Find the expectation of lottery game

Question

I came across this problem from a probability practice book. Could someone give me a hint?

Suppose you have N balls and M of them are red(others aren't red). You keep picking one ball out and NOT putting it back until you get one red ball. Find the expectation of a number of balls you need to pick out.

My approach is to use recursion. Let $X_k$ denote the distribution of number of balls I need to pick to get a red ball with k balls in the pool. Then,

$E(X_k)=\frac{M}{k} + \frac{k-M}{k}(1+E(X_{k-1}))$ , with $E(X_M) = 1$

as with M ball left in the pool, it should be immediate to pick a red ball. But then I end up an equation that I couldn't solve.

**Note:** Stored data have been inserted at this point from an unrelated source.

--- src/rtl/usb_pkg.sv ---
// rtl/usb_pkg.sv - shared USB transmit-path types and constants
package usb_pkg;

  // Bit stuffer FSM states
  typedef enum logic [1:0] {
    IDLE  = 2'd0,
    PASS  = 2'd1,
    STUFF = 2'd2
  } bstuff_state_t;

  // USB inserts a 0 after six consecutive transmitted 1s
  localparam int USB_STUFF_LEN = 6;

endpackage

--- src/rtl/counter.sv ---
// rtl/counter.sv - generic up/down counter with synchronous clear
module counter #(
  parameter int CNT_W = 3
) (
  input  logic             clk,
  input  logic             rst_L,
  input  logic             inc_cnt,
  input  logic             clr_cnt,
  input  logic             up,
  output logic [CNT_W-1:0] cnt
);

  // Clear has priority over counting; up selects the count direction
  always_ff @(posedge clk or negedge rst_L) begin
    if (!rst_L) begin
      cnt <= '0;
    end else if (clr_cnt) begin
      cnt <= '0;
    end else if (inc_cnt) begin
      if (up) cnt <= cnt + 1'b1;
      else    cnt <= cnt - 1'b1;
    end
  end

endmodule

--- src/rtl/bit_stuff.sv ---
// rtl/bit_stuff.sv - USB transmit bit stuffer (optional stuff_count via BIT_STUFF_STATS_EN)
module bit_stuff
  import usb_pkg::*;
#(
  parameter int STUFF_LEN = USB_STUFF_LEN,
  parameter int CNT_W     = 3
) (
  input  logic       clk,
  input  logic       rst_L,
  input  logic       inb,
  input  logic       recving,
  input  logic       pause_out,
  output logic       pause_in,
  output logic       outb,
  output logic       sending
`ifdef BIT_STUFF_STATS_EN
  ,
  output logic [7:0] stuff_count
`endif
);

  bstuff_state_t    state;
  bstuff_state_t    next_state;
  logic [CNT_W-1:0] ones_cnt;
  logic             inc_cnt;
  logic             clr_cnt;
  logic             accept;
  logic             hit;

  // An upstream bit is consumed only when it is valid and downstream is not stalling
  assign accept = recving & ~pause_out;

  // Accepting this 1 brings the run of ones up to the stuffing length
  assign hit = inb & (ones_cnt == CNT_W'(STUFF_LEN - 1));

  counter #(.CNT_W(CNT_W)) u_ones_cnt (
    .clk     (clk),
    .rst_L   (rst_L),
    .inc_cnt (inc_cnt),
    .clr_cnt (clr_cnt),
    .up      (1'b1),
    .cnt     (ones_cnt)
  );

  // State register
  always_ff @(posedge clk or negedge rst_L) begin
    if (!rst_L) state <= IDLE;
    else        state <= next_state;
  end

  // Next-state logic; a stuff bit is owed even if the packet ends on the last 1
  always_comb begin
    next_state = state;
    case (state)
      IDLE: begin
        if (accept) next_state = hit ? STUFF : PASS;
      end
      PASS: begin
        if (!pause_out) begin
          if (recving) next_state = hit ? STUFF : PASS;
          else         next_state = IDLE;
        end
      end
      STUFF: begin
        if (!pause_out) next_state = recving ? PASS : IDLE;
      end
      default: next_state = IDLE;
    endcase
  end

  // Output and ones-counter control; data passes through combinationally
  always_comb begin
    outb     = 1'b0;
    sending  = 1'b0;
    pause_in = 1'b0;
    inc_cnt  = 1'b0;
    clr_cnt  = 1'b0;
    case (state)
      IDLE: begin
        outb     = inb;
        sending  = recving;
        pause_in = pause_out;
        inc_cnt  = accept & inb;
        clr_cnt  = ~(accept & inb);
      end
      PASS: begin
        outb     = inb;
        sending  = recving;
        pause_in = pause_out;
        inc_cnt  = accept & inb;
        clr_cnt  = (accept & ~inb) | (~pause_out & ~recving);
      end
      STUFF: begin
        // Upstream holds its bit while the inserted 0 goes out
        outb     = 1'b0;
        sending  = 1'b1;
        pause_in = 1'b1;
        clr_cnt  = ~pause_out;
      end
      default: begin
        clr_cnt = 1'b1;
      end
    endcase
  end

`ifdef BIT_STUFF_STATS_EN
  // Per-packet count of completed stuff bits, saturating, held after packet end
  always_ff @(posedge clk or negedge rst_L) begin
    if (!rst_L) begin
      stuff_count <= 8'd0;
    end else if (state == IDLE && accept) begin
      stuff_count <= 8'd0;
    end else if (state == STUFF && !pause_out && stuff_count != 8'hFF) begin
      stuff_count <= stuff_count + 8'd1;
    end
  end
`endif

endmodule
===== src/rtl/alu_mem_subsystem.sv =====
// Execution/storage core: byte-loaded instruction memory, data memory and a clocked ALU.
// Optional multiplier enabled by defining ALU_MUL_EN (op 01101 is a no-op otherwise).
module alu_mem_subsystem #(
    parameter int ADDR_W = 6,
    parameter int DATA_W = 16
) (
    input  logic              clk,
    input  logic              reset,
    input  logic              clk_enable,
    input  logic              button,
    input  logic [7:0]        input_instruction,
    input  logic [ADDR_W-1:0] pc,
    output logic [DATA_W-1:0] instruction,
    output logic              imem_full,
    input  logic [ADDR_W-1:0] dm_read_addr,
    input  logic [ADDR_W-1:0] dm_write_addr,
    input  logic              dm_read_enable,
    input  logic              dm_write_enable,
    input  logic [DATA_W-1:0] dm_write_data,
    output logic [DATA_W-1:0] dm_read_data,
    input  logic [DATA_W-1:0] alu_a,
    input  logic [DATA_W-1:0] alu_b,
    output logic [DATA_W-1:0] accumulator,
    output logic              carry,
    output logic              overflow,
    output logic              bool,
    output logic              zero
);
    localparam int DEPTH = 1 << ADDR_W;

    logic [DATA_W-1:0] imem_q [DEPTH];
    logic [DATA_W-1:0] dmem_q [DEPTH];
    logic [ADDR_W:0]   ptr_q;
    logic [7:0]        hi_q;
    logic              toggle_q;
    logic              sync1_q, sync2_q, prev_q;
    logic              press, load_fire;

    logic [DATA_W-1:0] acc_q, acc_d;
    logic              carry_q, carry_d, ov_q, ov_d, bool_q, bool_d, zero_q, zero_d;
    logic              acc_we;
    logic [1:0]        alu_type;
    logic [4:0]        alu_op;
    logic [DATA_W-1:0] add_b;
    logic [DATA_W:0]   sum;
    logic [DATA_W-1:0] diff;
`ifdef ALU_MUL_EN
    logic [2*DATA_W-1:0] prod;
`endif

    // A press is the rising edge of the synchronized button level.
    assign press     = sync2_q & ~prev_q;
    assign load_fire = press & ~clk_enable & ~ptr_q[ADDR_W];
    assign imem_full = ptr_q[ADDR_W];

    always_ff @(posedge clk or negedge reset) begin
        if (!reset) begin
            sync1_q  <= 1'b0;
            sync2_q  <= 1'b0;
            prev_q   <= 1'b0;
            ptr_q    <= '0;
            hi_q     <= '0;
            toggle_q <= 1'b0;
            for (int i = 0; i < DEPTH; i++) imem_q[i] <= '0;
        end else begin
            sync1_q <= button;
            sync2_q <= sync1_q;
            prev_q  <= sync2_q;
            if (load_fire) begin
                if (!toggle_q) begin
                    hi_q     <= input_instruction;
                    toggle_q <= 1'b1;
                end else begin
                    imem_q[ptr_q[ADDR_W-1:0]] <= {hi_q, input_instruction};
                    ptr_q    <= ptr_q + 1'b1;
                    toggle_q <= 1'b0;
                end
            end
        end
    end

    assign instruction = imem_q[pc];

    always_ff @(posedge clk or negedge reset) begin
        if (!reset) begin
            for (int i = 0; i < DEPTH; i++) dmem_q[i] <= '0;
        end else if (clk_enable && dm_write_enable) begin
            dmem_q[dm_write_addr] <= dm_write_data;
        end
    end

    assign dm_read_data = dm_read_enable ? dmem_q[dm_read_addr] : '0;

    assign alu_type = instruction[15:14];
    assign alu_op   = instruction[13:9];
    // INC shares the adder with ADD by forcing operand B to one.
    assign add_b    = (alu_op == 5'b00011) ? DATA_W'(1) : alu_b;
    assign sum      = {1'b0, alu_a} + {1'b0, add_b};
    assign diff     = alu_a - alu_b;
`ifdef ALU_MUL_EN
    assign prod     = alu_a * alu_b;
`endif

    always_comb begin
        acc_d   = acc_q;
        carry_d = carry_q;
        ov_d    = ov_q;
        bool_d  = bool_q;
        acc_we  = 1'b0;
        if (clk_enable && !alu_type[1]) begin
            case (alu_op)
                5'b00000, 5'b00011: begin
                    acc_d   = sum[DATA_W-1:0];
                    carry_d = sum[DATA_W];
                    ov_d    = (alu_a[DATA_W-1] == add_b[DATA_W-1]) &&
                              (sum[DATA_W-1] != alu_a[DATA_W-1]);
                    acc_we  = 1'b1;
                end
                5'b00001: begin
                    acc_d   = diff;
                    carry_d = alu_a < alu_b;
                    ov_d    = (alu_a[DATA_W-1] != alu_b[DATA_W-1]) &&
                              (diff[DATA_W-1] != alu_a[DATA_W-1]);
                    acc_we  = 1'b1;
                end
                5'b00100: begin acc_d = alu_a & alu_b;       carry_d = 1'b0; ov_d = 1'b0; acc_we = 1'b1; end
                5'b00101: begin acc_d = alu_a | alu_b;       carry_d = 1'b0; ov_d = 1'b0; acc_we = 1'b1; end
                5'b00110: begin acc_d = alu_a ^ alu_b;       carry_d = 1'b0; ov_d = 1'b0; acc_we = 1'b1; end
                5'b00111: begin acc_d = ~alu_a;              carry_d = 1'b0; ov_d = 1'b0; acc_we = 1'b1; end
                5'b01000: begin acc_d = alu_a << alu_b[3:0]; carry_d = 1'b0; ov_d = 1'b0; acc_we = 1'b1; end
                5'b01001: begin acc_d = alu_a >> alu_b[3:0]; carry_d = 1'b0; ov_d = 1'b0; acc_we = 1'b1; end
                5'b01010: bool_d = (alu_a == alu_b);
                5'b01011: bool_d = (alu_a < alu_b);
                5'b01100: bool_d = (alu_a > alu_b);
`ifdef ALU_MUL_EN
                5'b01101: begin
                    acc_d   = prod[DATA_W-1:0];
                    carry_d = |prod[2*DATA_W-1:DATA_W];
                    ov_d    = |prod[2*DATA_W-1:DATA_W];
                    acc_we  = 1'b1;
                end
`endif
                5'b01110: begin acc_d = alu_a; carry_d = 1'b0; ov_d = 1'b0; acc_we = 1'b1; end
                default: ;
            endcase
        end
        zero_d = acc_we ? (acc_d == '0) : zero_q;
    end

    always_ff @(posedge clk or negedge reset) begin
        if (!reset) begin
            acc_q   <= '0;
            carry_q <= 1'b0;
            ov_q    <= 1'b0;
            bool_q  <= 1'b0;
            zero_q  <= 1'b0;
        end else begin
            acc_q   <= acc_d;
            carry_q <= carry_d;
            ov_q    <= ov_d;
            bool_q  <= bool_d;
            zero_q  <= zero_d;
        end
    end

    assign accumulator = acc_q;
    assign carry       = carry_q;
    assign overflow    = ov_q;
    assign bool        = bool_q;
    assign zero        = zero_q;
endmodule


===== config.mk =====
export PLATFORM = sky130hd
export DESIGN_NAME = alu_mem_subsystem
export DESIGN_NICKNAME = d
export VERILOG_FILES = /design/src/rtl/alu_mem_subsystem.sv
export SDC_FILE = /design/constraint.sdc
export NUM_CORES = 2
export LEC_CHECK = 0
export ABC_AREA = 1
export CAP_MARGIN = 25
export CORE_MARGIN = 3
export CORE_UTILIZATION = 32
export CTS_CLUSTER_DIAMETER = 50
export DETAILED_ROUTE_END_ITERATION = 6
export DONT_BUFFER_PORTS = 1
export GPL_TIMING_DRIVEN = 0
export PLACE_DENSITY = 0.47
export SLEW_MARGIN = 20
export SYNTH_ARGS = -nofsm -noshare
export SYNTH_HDL_FRONTEND = slang
export SYNTH_SLANG_ARGS = --single-unit

===== constraint.sdc =====
create_clock -name clk -period 5.95 [get_ports clk]
set_clock_uncertainty 0.15 [all_clocks]
set_input_delay 0.2975 -clock clk [delete_from_list [all_inputs] [get_ports clk]]
set_output_delay 0.2975 -clock clk [all_outputs]
set_load 0.02 [all_outputs]

==> metrics.txt <==
HP Start=alu_a[14]; WL per Instance=43.3 microns; Post-synth EDFFs=0; sequential area share after synthesis=0.541; minimum clock period=between 6 and 7 ns; period utilisation layout=1.03; vias in the first global route=around 96k; failing checks=DRC, setup timing; FP Rows=around 200; Final setup viols=10; WP data required=~5.5 ns; Buf/Inv on CP=9; DR vias/cell=around 6.4; global-route wire length before repair=between 900 and 1000 mm; HPWL after DPL=between 500 and 600 mm; WS Path Type=primary input to primary output; Synth Net Count=between 10k and 15k; initial antenna violation count=approximately 210; CP endpoint kind=primary output; Top delay family on crit path=buffers and inverters; Hold Crit Class=primary input to register; Port Buffer Count=0; Netlist Area Pre-Place=just under 0.1 sq mm; Chip Width=about 560 microns; drt first pass iters=7; mean area per synthesized cell=~8.2 sq um; Synth cell types=54; CP Launch Point=pc[0]; fraction of layout cells with a size suffix above 1=0.104; Max Root-Sink Buffers=4; die height=around 560 microns; Cell Chain, Critical Path=buf_6 -> buf_6 -> buf_2 -> buf_2 -> clkbuf_1 -> clkbuf_2 -> buf_16 -> clkbuf_2 -> buf_16 -> nor2_1 -> o22ai_1 -> nor2_1 -> o221ai_2 -> nand3_1 -> nand2_1; Worst-path clk slew=approximately 0.050 ns; placed cell areas=about 0.11 sq mm; most common cell in the netlist=o21ai_0; vias post-DR=about 110k; I/O Pins=between 100 and 150; predominant post-synthesis flop cell=dfrtp_1; CTS sink count=between 2k and 2.5k; slowest stage cell, crit path=o22ai_1; Worst Path Max Fanout=10; grt ovf=0; peak supply drop=0.230 mV; Max-slew headroom=0.0981; Final Cell Area=roughly 0.12 sq mm; Power Dens Cells=approximately 350 mW/mm^2; root buffer cell=clkbuf_16; commonest cells in the netlist=o21ai_0, nand2_1, dfrtp_1, nor2_1, clkbuf_1; largest net degree at the start of global routing=between 200 and 250; fillcell total=roughly 31k; clock latency on the worst-skew pair=0.97 ns; total track usage=0.456; Synth area leader=dfrtp_1; max-slew violation count=0; Die ar.=slightly above 0.3 sq mm; synthesis-to-layout area growth=24.0%; Hold Vio Cnt, Final=0; number of synthesized register bits=between 2k and 2.5k; final worst slack=-0.193 ns; starting DRC count in detailed routing=19.2k; Core ar.=approximately 0.3 sq mm; worst flop-to-flop path startpoint=imem_q[441]; Remaining DRCs=2; worst slew pin tran=approximately 1.3 ns; Critical Path Max Stage Delay=0.74 ns; total of max-cap violations=0; Fin Hold WS=about 0.0029 ns; Inserted Clock Buffers=around 320; cell leakage power=~52 nW; arrival time worst endpoint=5.70 ns; # nets final=between 10k and 15k; Yosys warning total=0; crit start category=primary input; CTS tree=yes; Fmax=between 0.15 and 0.2 GHz; H-tree depth=5; Antenna Nets Post-Route=0; Initial Utilization=0.322; ys async rst share=1.00; routability cong.=between 1 and 1.5; post-synth top area share=0.541; routed wire length=~730 mm; Cells after Synth=between 10k and 15k; ranking of synthesized cells by area=dfrtp_1, o21ai_0, nand2_1, nor2_1, clkbuf_1; status=finished with violations
==> cell usage in the layout (no fill, tap or decap), types with 27 or more instances in the layout <==
cell type and n:
o221ai_1 211, buf_16 121, inv_6 38, nand2_1 2801, o211ai_1 31, clkinv_4 30, o21ai_0 3095, bufinv_16 41
buf_4 67, dfrtp_1 2085, a21oi_1 69, dlygate4sd3_1 80, nand4_1 32, inv_1 161, clkbuf_8 34, buf_2 65
nand3_1 476, diode_2 88, nor2_1 1127, clkbuf_2 288, clkbuf_16 330, ha_1 66, clkbuf_1 723, buf_6 48
clkinv_2 49, o22ai_1 250, buf_12 27, clkinvlp_4 32
==> logic make-up after synthesis <==
group | share of synthesized area
DFF | 0.541
adders and majority gates | 0.00896
and+or+nand+nor | 0.187
xor gates and xnor gates | 0.00199
muxes | 0.000104
AOI/OAI and AO/OA | 0.210
buffers and inverters | 0.0516
==> flip-flops by register name, summed over array words and instances, names as in the netlist <==
register / count
dmem_q: 1024
imem_q: 1024
accumulator: 16
hi_q: 8
ptr_q: 7
bool: 1
carry: 1
overflow: 1
prev_q: 1
sync1_q: 1
sync2_q: 1
toggle_q: 1
zero: 1
==> final timing paths <==
path / to / depth (start not counted) / slack (ns)
hold reg to reg: sync2_q / 0 / 0.21
setup / recovery: instruction[1] / 15 / -0.19
max in group asynchronous: dmem_q[840] / 8 / 1.87
setup reg to reg: zero / 33 / 0.17
min in group asynchronous: imem_q[773] / 4 / 0.41
hold / removal: accumulator[15] / 10 / 0.003
==> power breakdown <==
part           total (W)  internal, W  switching (W)
clock network     0.0205       0.0125        0.00800
logic            0.00554      0.00128        0.00427
registers         0.0154       0.0148       0.000596
==> through the flow <==
stage	power, W	worst slack (ns)	cells	TNS [ns]	util
5_1_grt	0.0421	-0.00564	16685	-0.00564	0.399
3_3_place_gp	0.0200	-2.80	15727	-1478.86	0.338
2_1_floorplan	0.0173	1.45	11769	0	-
6_report	0.0415	-0.193	16756	-1.28	0.399
3_5_place_dp	0.0206	-2.28	15966	-19.92	0.356
4_1_cts	0.0410	0.00235	16646	0	0.397
==> timing repair <==
item | 4_1_cts | 5_1_grt
buffers inserted | 1 | 1
endpoints found under the setup margin | 12 | 16
endpoints found under the hold margin | 1035 | 0
resized for setup | 29 | 29
hold buffers | 82 | 0
pin swaps | 0 | 1
==> tightest hold or removal path: stages <==
cell and delay, ns:
nand2_1 0.04, nand3_1 0.11, nand3_1 0.08, nand3_1 0.08
nand3_1 0.10, o21ai_0 0.09, nor2_1 0.04, nand2_1 0.08
o21ai_1 0.08, inv_1 0.05
==> routing by layer <==
metal | global-route usage | part of all wire | up-vias | wire (microns)
met3 | 0.273 | 0.18 | 1721 | 128000
li1 | - | - | 41400 | -
met4 | 0.225 | 0.057 | 88 | 41500
met5 | 0 | 0.0011 | - | 816
met1 | 0.608 | 0.40 | 54254 | 289000
met2 | 0.567 | 0.37 | 9036 | 267000
==> layout make-up <==
cell class	instances	area, sq um	area share
diodes	88	220	0.00184
plain buffers	1070	4630	0.0386
clock buffers	397	8810	0.0735
clock inverters	200	2620	0.0218
inverters	199	764	0.00638
multi-input cells	8413	39800	0.332
flip-flops and latches	2087	52200	0.436
well taps	3958	4950	0.0413
repair buffers	344	5810	0.0485
No activity file was read; power rests on OpenSTA's default activity.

$E(X_N) = 1+\frac{N-M}{N}(1+\frac{N-1-M}{N-1}(1+...(1+\frac{1}{M+1}(1+1))))$

can anyone give me a hint or guide me please?

Answer 1

Let $\tau$ be the number of balls drawn until the first red ball is drawn. Then for $1\leqslant n\leqslant N-M+1$ we have $$ \mathbb P(\tau = n) = \frac M{N-(n-1)}\prod_{i=1}^{n-1}\frac{N-M-(i-1)}{N-(i-1)} $$ So the expected number of balls drawn is $$ \mathbb E[\tau] = \sum_{n=1}^{M-n+1} n\cdot\mathbb P(\tau = n) = \sum_{n=1}^{N-M+1}\frac M{N-(n-1)}\prod_{i=1}^{n-1}\frac{N-M-(i-1)}{N-(i-1)}. $$ It turns out this expression has the closed form $$ 1 + \frac{N}{M+1}, $$ as explained in this answer: Expected Value Of Number of Removals From Urn

Answer 2

I liked your approach of searching for a recurrence relationship! Its definitely something I would have tried!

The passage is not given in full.